I have known Jon since 1975 and he has never ceased to labour valiantly for animal issues over the years. In the 1960’s he fought a difficult but eventually successful campaign to promote vegetarianism – an unpopular cause at the time and one almost universally ridiculed. Vegetarians had become stock objects of fun during World War II and were seen as weedy odd-balls. As always, during wars, the cult of machismo was booming and all males were supposed to eat meat in order to make themselves strong. It was completely untrue of course, but everyone, under strict food rationing, actually became more diet-conscious in those years. The ‘experts’ still had the idea that protein was of prime importance and children were forced to eat dripping, lard and bully beef.

Even during the 1970’s Jon was almost alone in publicly speaking and writing to promote a vegetarian diet on moral as well as health grounds. (The other great vegetarian pioneer at the time was the scientist Dr Alan Long).

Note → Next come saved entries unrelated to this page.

### src/rtl/owsrch_pkg.sv
package owsrch_pkg;

  typedef enum logic [1:0] {
    OP_RESET = 2'd0,
    OP_WR0   = 2'd1,
    OP_WR1   = 2'd2,
    OP_READ  = 2'd3
  } bus_op_e;

  typedef enum logic [2:0] {
    S_IDLE = 3'd0,
    S_RST  = 3'd1,
    S_CMD  = 3'd2,
    S_RD0  = 3'd3,
    S_RD1  = 3'd4,
    S_WR   = 3'd5,
    S_EMIT = 3'd6
  } state_e;

  // search command byte, sent least significant bit first
  localparam logic [7:0] SEARCH_CMD = 8'hF0;

endpackage

### src/rtl/owsrch_idreg.sv
module owsrch_idreg #(
  parameter int ID_W  = 64,
  parameter int IDX_W = 6
) (
  input  logic             clk,
  input  logic             rst_ns,
  input  logic             load_en,
  input  logic [IDX_W-1:0] idx,
  input  logic             dir,
  output logic             cur_bit,
  output logic [ID_W-1:0]  id_q
);

  logic [ID_W-1:0] id_d;

  for (genvar gi = 0; gi < ID_W; gi++) begin : g_bit
    always_comb begin
      id_d[gi] = id_q[gi];
      if (load_en && (int'(idx) == gi)) id_d[gi] = dir;
    end

    always_ff @(posedge clk or negedge rst_ns) begin
      if (!rst_ns) id_q[gi] <= 1'b0;
      else         id_q[gi] <= id_d[gi];
    end
  end

  always_comb begin
    cur_bit = 1'b0;
    if (int'(idx) < ID_W) cur_bit = id_q[idx];
  end


  load_in_range_chk: assert property (@(posedge clk) disable iff (!rst_ns)
    load_en |-> (int'(idx) < ID_W));

endmodule

### src/rtl/owsrch_disc.sv
module owsrch_disc #(
  parameter int POS_W = 7
) (
  input  logic             clk,
  input  logic             rst_ns,
  input  logic             clr_search,
  input  logic             clr_pass,
  input  logic             decide,
  input  logic             end_pass,
  input  logic             rd_true,
  input  logic             rd_cmpl,
  input  logic [POS_W-1:0] pos,
  input  logic             prev_bit,
  output logic             dir,
  output logic             more
);

  logic [POS_W-1:0] last_disc_q, last_disc_d;
  logic [POS_W-1:0] last_zero_q, last_zero_d;
  logic             fork_seen;

  always_comb begin
    fork_seen = (rd_true == rd_cmpl);
    if (!fork_seen)             dir = rd_true;
    else if (pos < last_disc_q) dir = prev_bit;
    else if (pos == last_disc_q) dir = 1'b1;
    else                        dir = 1'b0;
  end

  always_comb begin
    last_disc_d = last_disc_q;
    last_zero_d = last_zero_q;
    if (clr_search) begin
      last_disc_d = '0;
      last_zero_d = '0;
    end else if (clr_pass) begin
      last_zero_d = '0;
    end else if (decide && fork_seen && !dir) begin
      last_zero_d = pos;
    end else if (end_pass) begin
      last_disc_d = last_zero_q;
    end
  end

  always_ff @(posedge clk or negedge rst_ns) begin
    if (!rst_ns) begin
      last_disc_q <= '0;
      last_zero_q <= '0;
    end else begin
      last_disc_q <= last_disc_d;
      last_zero_q <= last_zero_d;
    end
  end

  assign more = (last_zero_q != '0);


  zero_fork_rising_chk: assert property (@(posedge clk) disable iff (!rst_ns)
    decide |=> (last_zero_q >= $past(last_zero_q)));

endmodule

### src/rtl/owsrch_ctrl.sv
module owsrch_ctrl
  import owsrch_pkg::*;
#(
  parameter int ID_W  = 64,
  parameter int IDX_W = 6,
  parameter int POS_W = 7
) (
  input  logic             clk,
  input  logic             rst_ns,
  input  logic             start,
  input  logic             bus_ack,
  input  logic             bus_rbit,
  input  logic             cur_bit,
  input  logic             more,
  output logic             bus_req,
  output logic [1:0]       bus_op,
  output logic [IDX_W-1:0] idx,
  output logic [POS_W-1:0] pos,
  output logic             rd_true,
  output logic             decide,
  output logic             clr_search,
  output logic             clr_pass,
  output logic             end_pass,
  output logic             id_valid,
  output logic             busy,
  output logic             done,
  output logic             no_dev,
  output logic             err
);

  localparam int CNT_W = (IDX_W > 3) ? IDX_W : 3;
  localparam logic [CNT_W-1:0] CMD_LAST = CNT_W'(7);
  localparam logic [IDX_W-1:0] IDX_LAST = IDX_W'(ID_W - 1);

  state_e           state_q, state_d;
  logic [CNT_W-1:0] cnt_q, cnt_d;
  logic             rd0_q, rd0_d;
  logic             done_q, done_d, nodev_q, nodev_d, err_q, err_d;

  assign idx = cnt_q[IDX_W-1:0];
  assign pos = POS_W'(idx) + POS_W'(1);

  // next-state process
  always_comb begin
    state_d = state_q;
    cnt_d   = cnt_q;
    rd0_d   = rd0_q;
    done_d  = done_q;
    nodev_d = nodev_q;
    err_d   = err_q;
    unique case (state_q)
      S_IDLE: if (start) begin
        state_d = S_RST;
        done_d  = 1'b0;
        nodev_d = 1'b0;
        err_d   = 1'b0;
      end
      S_RST: if (bus_ack) begin
        if (bus_rbit) begin
          state_d = S_CMD;
          cnt_d   = '0;
        end else begin
          state_d = S_IDLE;
          nodev_d = 1'b1;
        end
      end
      S_CMD: if (bus_ack) begin
        if (cnt_q == CMD_LAST) begin
          cnt_d   = '0;
          state_d = S_RD0;
        end else begin
          cnt_d = cnt_q + CNT_W'(1);
        end
      end
      S_RD0: if (bus_ack) begin
        rd0_d   = bus_rbit;
        state_d = S_RD1;
      end
      S_RD1: if (bus_ack) begin
        if (rd0_q && bus_rbit) begin
          err_d   = 1'b1;
          state_d = S_IDLE;
        end else begin
          state_d = S_WR;
        end
      end
      S_WR: if (bus_ack) begin
        if (idx == IDX_LAST) state_d = S_EMIT;
        else begin
          cnt_d   = cnt_q + CNT_W'(1);
          state_d = S_RD0;
        end
      end
      S_EMIT: begin
        if (more) state_d = S_RST;
        else begin
          done_d  = 1'b1;
          state_d = S_IDLE;
        end
      end
      default: state_d = S_IDLE;
    endcase
  end

  // register process
  always_ff @(posedge clk or negedge rst_ns) begin
    if (!rst_ns) begin
      state_q <= S_IDLE;
      cnt_q   <= '0;
      rd0_q   <= 1'b0;
      done_q  <= 1'b0;
      nodev_q <= 1'b0;
      err_q   <= 1'b0;
    end else begin
      state_q <= state_d;
      cnt_q   <= cnt_d;
      rd0_q   <= rd0_d;
      done_q  <= done_d;
      nodev_q <= nodev_d;
      err_q   <= err_d;
    end
  end

  // output decode
  always_comb begin
    bus_op = OP_READ;
    unique case (state_q)
      S_RST:   bus_op = OP_RESET;
      S_CMD:   bus_op = SEARCH_CMD[cnt_q[2:0]] ? OP_WR1 : OP_WR0;
      S_WR:    bus_op = cur_bit ? OP_WR1 : OP_WR0;
      default: bus_op = OP_READ;
    endcase
  end

  assign bus_req    = (state_q == S_RST) || (state_q == S_CMD) || (state_q == S_RD0) ||
                      (state_q == S_RD1) || (state_q == S_WR);
  assign rd_true    = rd0_q;
  assign decide     = (state_q == S_RD1) && bus_ack && !(rd0_q && bus_rbit);
  assign clr_search = (state_q == S_IDLE) && start;
  assign clr_pass   = (state_q == S_RST) && bus_ack && bus_rbit;
  assign end_pass   = (state_q == S_EMIT);
  assign id_valid   = (state_q == S_EMIT);
  assign busy       = (state_q != S_IDLE);
  assign done       = done_q;
  assign no_dev     = nodev_q;
  assign err        = err_q;


  op_hold_chk: assert property (@(posedge clk) disable iff (!rst_ns)
    (bus_req && !bus_ack) |=> (bus_req && $stable(bus_op)));


  strobe_width_chk: assert property (@(posedge clk) disable iff (!rst_ns)
    id_valid |=> !id_valid);


  one_outcome_chk: assert property (@(posedge clk) disable iff (!rst_ns)
    $onehot0({done, no_dev, err}));


  reset_first_chk: assert property (@(posedge clk) disable iff (!rst_ns)
    $rose(busy) |-> (bus_req && bus_op == OP_RESET));


  abort_idle_chk: assert property (@(posedge clk) disable iff (!rst_ns)
    $rose(err) |-> !busy);

endmodule

### src/rtl/owsrch_master.sv
module owsrch_master #(
  parameter int ID_W = 64
) (
  input  logic            clk,
  input  logic            rst_n,
  input  logic            start,
  output logic            bus_req,
  output logic [1:0]      bus_op,
  input  logic            bus_ack,
  input  logic            bus_rbit,
  output logic [ID_W-1:0] id_out,
  output logic            id_valid,
  output logic            busy,
  output logic            done,
  output logic            no_dev,
  output logic            err
);

  localparam int IDX_W = (ID_W > 2) ? $clog2(ID_W) : 1;
  localparam int POS_W = $clog2(ID_W + 1);

  logic [1:0]       rst_sync_q;
  logic             rst_ns;
  logic             cur_bit, more, dir;
  logic [IDX_W-1:0] idx;
  logic [POS_W-1:0] pos;
  logic             rd_true, decide, clr_search, clr_pass, end_pass;

  always_ff @(posedge clk or negedge rst_n) begin
    if (!rst_n) rst_sync_q <= 2'b00;
    else        rst_sync_q <= {rst_sync_q[0], 1'b1};
  end
  assign rst_ns = rst_sync_q[1];

  owsrch_ctrl #(.ID_W(ID_W), .IDX_W(IDX_W), .POS_W(POS_W)) u_ctrl (
    .clk(clk), .rst_ns(rst_ns), .start(start), .bus_ack(bus_ack), .bus_rbit(bus_rbit),
    .cur_bit(cur_bit), .more(more), .bus_req(bus_req), .bus_op(bus_op), .idx(idx),
    .pos(pos), .rd_true(rd_true), .decide(decide), .clr_search(clr_search),
    .clr_pass(clr_pass), .end_pass(end_pass), .id_valid(id_valid), .busy(busy),
    .done(done), .no_dev(no_dev), .err(err)
  );

  owsrch_disc #(.POS_W(POS_W)) u_disc (
    .clk(clk), .rst_ns(rst_ns), .clr_search(clr_search), .clr_pass(clr_pass),
    .decide(decide), .end_pass(end_pass), .rd_true(rd_true), .rd_cmpl(bus_rbit),
    .pos(pos), .prev_bit(cur_bit), .dir(dir), .more(more)
  );

  owsrch_idreg #(.ID_W(ID_W), .IDX_W(IDX_W)) u_idreg (
    .clk(clk), .rst_ns(rst_ns), .load_en(decide), .idx(idx), .dir(dir),
    .cur_bit(cur_bit), .id_q(id_out)
  );

endmodule

### config.mk
export PLATFORM = sky130hd
export DESIGN_NAME = owsrch_master
export DESIGN_NICKNAME = d
export VERILOG_FILES = /design/src/rtl/owsrch_pkg.sv /design/src/rtl/owsrch_idreg.sv /design/src/rtl/owsrch_disc.sv /design/src/rtl/owsrch_ctrl.sv /design/src/rtl/owsrch_master.sv
export SDC_FILE = /design/constraint.sdc
export NUM_CORES = 1
export LEC_CHECK = 0
export BUFFER_PORTS_ARGS = -buffer_cell sky130_fd_sc_hd__buf_2
export CAP_MARGIN = 20
export CORE_ASPECT_RATIO = 1.5
export CORE_UTILIZATION = 43
export CTS_CLUSTER_SIZE = 28
export DETAILED_ROUTE_END_ITERATION = 8
export PLACE_DENSITY = 0.71
export SETUP_SLACK_MARGIN = 0.05
export SYNTH_ARGS = -nofsm -noshare
export SYNTH_HDL_FRONTEND = slang
export SYNTH_SLANG_ARGS = --single-unit
export TNS_END_PERCENT = 50
### constraint.sdc
create_clock -name clk -period 3.8 [get_ports clk]
set_input_delay 1.14 -clock clk [delete_from_list [all_inputs] [get_ports clk]]
set_output_delay 1.14 -clock clk [all_outputs]
set_load 0.05 [all_outputs]
## Word level (Yosys, flattened, before mapping)

Memories as Yosys holds them, arrays and structs flattened.
Index checks and enable logic that the tools add are counted.

| storage, ports and cells | value |
|---|---|
| register bits after elaboration | 93 |
| memory bits (read-only) | 8 |
| output and inout bits | 72 |
| logic and storage cells | 305 |
| memories kept | 1 |

Memory list:

| name | words | bits a word | read ports | clocked after memory_dff | wr ports | line | text |
|---|---|---|---|---|---|---|---|
| (name not given) | 8 | 1 | 1 | 0 | 0 | owsrch_ctrl.sv:129 | `S_CMD: bus_op = SEARCH_CMD[cnt_q[2:0]] ? OP_WR1 : OP_WR0;` |

| operators by class | value |
|---|---|
| add/subtract/negate cells | 2 |
| magnitude comparators | 3 |
| equality and inequality tests | 87 |
| multiplexer cells | 44 |
| reduce and logical (&&, ||, !) cells | 95 |

Operators by type and width:

| kind | count |
|---|---|
| $eq 6x6->1 const B | 33 |
| $eq 6x5->1 const B | 16 |
| $logic_and 1x1->1 | 72 |
| $mux 7 | 7 |
| $eq 6x4->1 const B | 8 |
| $mux 6 | 6 |
| $eq 6x3->1 const B | 5 |
| $mux 3 | 9 |
| $ne 2x2->1 const B | 12 |
| $pmux 3 s7 | 1 |
| $pmux 6 s3 | 1 |
| $eq 6x2->1 const B | 2 |
| $mux 1 | 12 |
| $eq 3x3->1 const B | 3 |
| $reduce_bool 3->1 | 3 |
| $reduce_and 4->1 | 2 |
| $reduce_bool 2->1 | 4 |
| $add 6x1->7 const B | 1 |
| $eq 7x7->1 | 1 |
| $lt 6x7->1 const B | 1 |
| $lt 7x7->1 | 1 |
| $reduce_and 7->1 | 1 |
| $reduce_bool 7->1 | 1 |
| $add 6x1->6 const B | 1 |
| 17 further kinds | 28 |

## Depth between registers and ports, before layout

| depth | value |
|---|---|
| depth in word-level cells | 10 |
| depth in mapped cells | 14 |
| gate-level depth less buffers | 11 |

## Modules after synthesis

From an unflattened synthesis, not the netlist that was laid out.

| unflattened totals | value |
|---|---|
| cell total of the unflattened synthesis | 493 |
| area total of the unflattened synthesis | 5315.1 um^2 |

Modules (own cells, without submodules):

| module | instances | cells each | area each (um^2) |
|---|---|---|---|
| owsrch_idreg | 1 | 278 | 3373.2 |
| owsrch_disc | 1 | 98 | 944.7 |
| owsrch_ctrl | 1 | 114 | 943.4 |
| owsrch_master | 1 | 3 | 53.8 |

## Least setup slack after synthesis

OpenSTA, ideal clock, no wires.

| path | value |
|---|---|
| path kind | register to output |
| start point | register u_idreg.id_q[29] |
| end point | output bus_op[0] |
| arrival time | 2.667 ns |
| data required time | 2.660 ns |
| path slack | -0.007 ns |
| cell stages (with the launch flop) | 7 |
| path buffers | 0 |
| cells stage by stage | dfrtp_1 mux4_1 mux2_2 a2bb2oi_2 nand4_2 a21oi_1 a2bb2oi_1 |

| between the ends | value |
|---|---|
| longest elaborated chain between the ends | 4 |

Ends and longest elaborated chain:

| item | line | text |
|---|---|---|
| from (decl) | owsrch_idreg.sv:11 | `output logic [ID_W-1:0] id_q` |
| from (signal, indexed assignment) | owsrch_idreg.sv:24 | `else id_q[gi] <= id_d[gi];` |
| $bmux 1 s6 | owsrch_idreg.sv:30 | `if (int'(idx) < ID_W) cur_bit = id_q[idx];` |
| $mux 1 (implied by the code) | owsrch_idreg.sv:30 |  |
| $mux 2 | owsrch_ctrl.sv:130 | `S_WR: bus_op = cur_bit ? OP_WR1 : OP_WR0;` |
| $pmux 2 s3 | owsrch_ctrl.sv:127 | `unique case (state_q)` |
| to (decl) | owsrch_master.sv:8 | `output logic [1:0] bus_op,` |

No other way between the ends. The select of a mux whose other input is x is not followed.

## Worst setup path in the final report

| path | value |
|---|---|
| start point | register u_ctrl.cnt_q[0] (netlist: u_ctrl.idx[0]) |
| end point | output bus_op[0] |

| between the ends | value |
|---|---|
| longest elaborated chain between the ends | 4 |

Ends and longest elaborated chain:

| item | line | text |
|---|---|---|
| from (decl) | owsrch_ctrl.sv:36 | `logic [CNT_W-1:0] cnt_q, cnt_d;` |
| from (signal assigned) | owsrch_ctrl.sv:116 | `cnt_q <= cnt_d;` |
| $bmux 1 s6 / $mem_v2 8x1 (equally long branches) | - |  |
| $mux 1 (on tied branches) | owsrch_idreg.sv:30, owsrch_ctrl.sv:129 |  |
| $mux 2 (on tied branches) | owsrch_ctrl.sv:130, owsrch_ctrl.sv:129 |  |
| $pmux 2 s3 (*) | owsrch_ctrl.sv:127 |  |

Mark *: on every way between the ends. The rest lies on a longest branch, timed or not. The select of a mux whose other input is x is not followed.

==> impl_metrics.csv <==
group,metric,value,unit
outcome,status,"finished clean",
power,p_leak,2.856,nW
cts,insertion_delay,0.35,ns
global_routing,use_met2,44.31,%
sta,fmax,273.5,MHz
die,core,0.01295,mm²
finish,drive_gt1_share,21.27,%
routing,wl_per_cell,19.25,µm
die,rows,51,
setup_path,path_cells,"buf_12 -> mux4_2 -> mux2i_1 -> a2bb2oi_2 -> nand4_4 -> a21oi_2 -> a2bb2oi_2 -> buf_6",
placed_design,port_buffers,76,
sta,fin_crit_sh,96.21,%
finish,n_antenna_cell,0,
global_routing,grtUsageTotal,26.02,%
yosys,ys_warn_count,0,
placed_design,dp.cells,866,
setup_path,cpPeakStageDelay,0.50,ns
routing,firstDrtPassIters,5,
global_routing,grt_use_met1,32.45,%
yosys,yosysUniqueCellTypes,52,
global_routing,globalRoute.busiestLayer,"met2",
setup_path,cp-end-kind,"output port",
cts,hold_buffers,0,
finish,final_common_cell,"nand2_1",
yosys,synth_edf_count,0,
power,total_power,3.553,mW
yosys,synth_ff_type,"dfrtp_1",
die,fp.dieW,96.13,µm
yosys,avgSynthCellArea,8.791,µm²
sta,hold_viol_final,0,
routing,wirelength,17.27,mm
yosys,syn_nets,667,
yosys,syn_inst,650,
cts,cts_tree,"yes",
die,die_y,143.2,µm
routing,ant_nets,0,
power,max-vdd-ir-drop,0.2601,mV
routing,via_per_inst,5.753,
placed_design,globalplace.congestion,0.9550,
yosys,synthArstFlopShare,100.0,%
sta,tightest_slew,0.8797,ns
sta,setup_viol,0,
global_routing,antenna_found_initial,0,
sta,fin_skew,0.01007,ns
sta,rsz0062_at_grt,"false",
setup_path,crit_family,"multiplexers",
yosys,synth.ff_latch_count,93,
setup_path,required,2.66,ns
routing,drtIter0Drc,392,
setup_path,arrival,2.52,ns
worst_hold_path,hold_path_class,"flip-flop to flip-flop",
cts,cts_buffers,9,
die,dieArea,0.01376,mm²
flow_run,maxCapViolCount,0,
cts,htreeDepth,3,
yosys,ys_seq_area_share,40.73,%
cts,cts.clk_slew.worst_paths,0.07,ns
die,ios,77,
sta,period_minus_slack,3.656,ns
finish,post-route-util,52.41,%
setup_path,cp_max_fo,7,
cts,cts-root-buf,"clkbuf_16",
sta,fin_setup_tns,0,ns
finish,final_cell_mix,"111 x nand2_1, 94 x nor2_1, 90 x dfrtp_1, 88 x mux2i_1",
global_routing,grt_pass1_wl,26.88,mm
global_routing,grt_start_max_net_pins,66,
routing,vias,5160,
setup_path,crit_slowest_cell,"mux4_2",
routing,drc_errors,0,
placed_design,hpwl,12.38,mm
power,p_per_area,523.4,mW/mm²
setup_path,worst-path-buf-inv,2,
sta,drv_slew,0,
setup_path,path_class,"flip-flop to output port",
finish,area_growth,18.81,%
setup_path,start_kind,"flip-flop",
global_routing,grt_pass1_vias,4839,
finish,nets,750,
global_routing,overflow,0,
yosys,syn_area,0.005714,mm²
global_routing,grtUsageMet3,2.982,%
die,initial_core_util,44.11,%
cts,cts.sinks,93,
sta,maxSlewHeadroom,41.35,%
cts,clk_path_buf_depth,2,
setup_path,worst_path_most_repeated_cell,"a2bb2oi_2",
finish,fin_cells,897,
-- area by class of cell --
cell class	count	area, µm²
fillers	1236	6165
multi-input cells	496	3158
flip-flops and latches	93	2333
repair buffers	114	726.9
clock buffers	11	242.7
well taps	159	198.9
inverters	19	71.32
clock inverters	5	57.56
-- flip-flops by register name (all words and copies together) (netlist names) --
register	flops
u_disc.last_disc_q	7
u_ctrl.rd_true	1
u_ctrl.done	1
rst_sync_q	2
u_ctrl.idx	6
u_ctrl.no_dev	1
u_ctrl.err	1
u_ctrl.state_q	3
u_idreg.id_q	64
u_disc.last_zero_q	7
-- cells in the mapped netlist, types with 3 or more instances --
cell type	number	area, µm²
a21o_1	4	30.03
a21oi_1	12	60.06
a22o_1	7	61.31
a22oi_1	3	22.52
a31oi_1	5	31.28
buf_2	9	45.04
clkbuf_1	26	97.59
clkbuf_2	4	20.02
dfrtp_1	93	2327
ha_1	12	150.1
inv_1	19	71.32
mux2_2	5	56.30
mux2i_1	88	880.8
mux4_2	6	135.1
nand2_1	111	416.7
nand2b_1	4	25.02
nand3_1	13	65.06
nand4_1	6	37.54
nor2_1	94	352.8
nor2b_1	5	31.28
nor3_1	3	15.01
o21ai_0	75	375.4
o21ai_1	3	15.01
o22ai_1	3	18.77
or3_1	4	25.02
xnor2_1	3	26.28
-- logic make-up after synthesis --
group | Yosys count | share of synthesized area (%)
flip-flops | 93 | 40.73
adder cells (fa/ha/maj) | 12 | 2.627
XOR/XNOR | 4 | 0.6132
other | 1 | 0.06563
buffers and inverters | 61 | 4.489
AO/OA/AOI/OAI | 122 | 12.70
multiplexers | 102 | 19.95
AND/OR/NAND/NOR | 255 | 18.83
-- per-layer routing --
layer	share of wire, %	vias to the layer above
met3	4.3	41
met2	52	185
li1	-	2411
met4	3.7	0
met1	40	2523
met5	0	-
-- what timing repair did --
item | in CTS | in global routing
cloned | 0 | 1
setup buffers | 0 | 14
endpoints found under the setup margin | 2 | 2
endpoints found under the hold margin | 0 | 0
resized for setup | 6 | 6
pin swaps | 0 | 1
-- stage by stage --
stage                     instance area [µm²]  hold slack [ns]  setup slack (ns)
after floorplan                          5720           0.3312            0.1210
after global placement                   6327           0.3375            0.2764
after detailed placement                 6327           0.3358            0.2341
after CTS                                6644           0.3512           0.06765
after global routing                     6789           0.3731           0.05530
final                                    6789           0.3478            0.1442
-- worst register-to-register path, delay by kind of cell (launching register included) --
| family | cells | cell delay [ns] |
|---|---|---|
| buffers and inverters | 4 | 0.61 |
| DFF | 1 | 0.48 |
| muxes | 1 | 0.18 |
| adders and majority gates | 2 | 0.59 |
| AOI/OAI and AO/OA | 3 | 0.62 |
| xor gates and xnor gates | 1 | 0.34 |
| and+or+nand+nor | 2 | 0.59 |
-- power by group --
group          switching [mW]  total [mW]  internal [mW]
Combinational           0.980        1.45          0.466
Clock                   0.396       0.927          0.531
Sequential              0.136        1.18           1.04
Total                    1.51        3.55           2.04
-- final timing paths --
path | slack [ns] | from | depth (start not counted) | to
worst max-delay path | 0.14 | u_ctrl.idx[0] | 8 | bus_op[0]
worst min-delay path | 0.35 | rst_sync_q[0] | 0 | rst_sync_q[1]
worst max register to register | 0.32 | u_ctrl.idx[0] | 13 | u_disc.last_zero_q[3]
worst min register to register | 0.35 | rst_sync_q[0] | 0 | rst_sync_q[1]
max in group asynchronous | 2.47 | rst_sync_q[1] | 1 | u_ctrl.idx[0]
min in group asynchronous | 0.43 | rst_sync_q[1] | 0 | u_idreg.id_q[58]
No activity file was read; power rests on OpenSTA's default activity.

I first met Jon during the huge tsunami of interest in Animal Rights that swept the country in the 1970’s following the anti-hunt demonstrations and the publications of the Oxford Group, (chiefly Brigid Brophy, Stan and Ros Godlovitch, Andrew Linzey and myself) followed by those of Peter Singer. Andrew and I managed to persuade the RSPCA to hold the world’s first Conference on Animal Rights at Trinity College, Cambridge on 18th August 1977 and Jon offered to publish the proceedings. These duly appeared in 1979 called Animals’ Rights – A Symposium which was beautifully produced by Jon’s publishing house – the Centaur Press. He was that rare phenomenon – a publisher who was easy to work with!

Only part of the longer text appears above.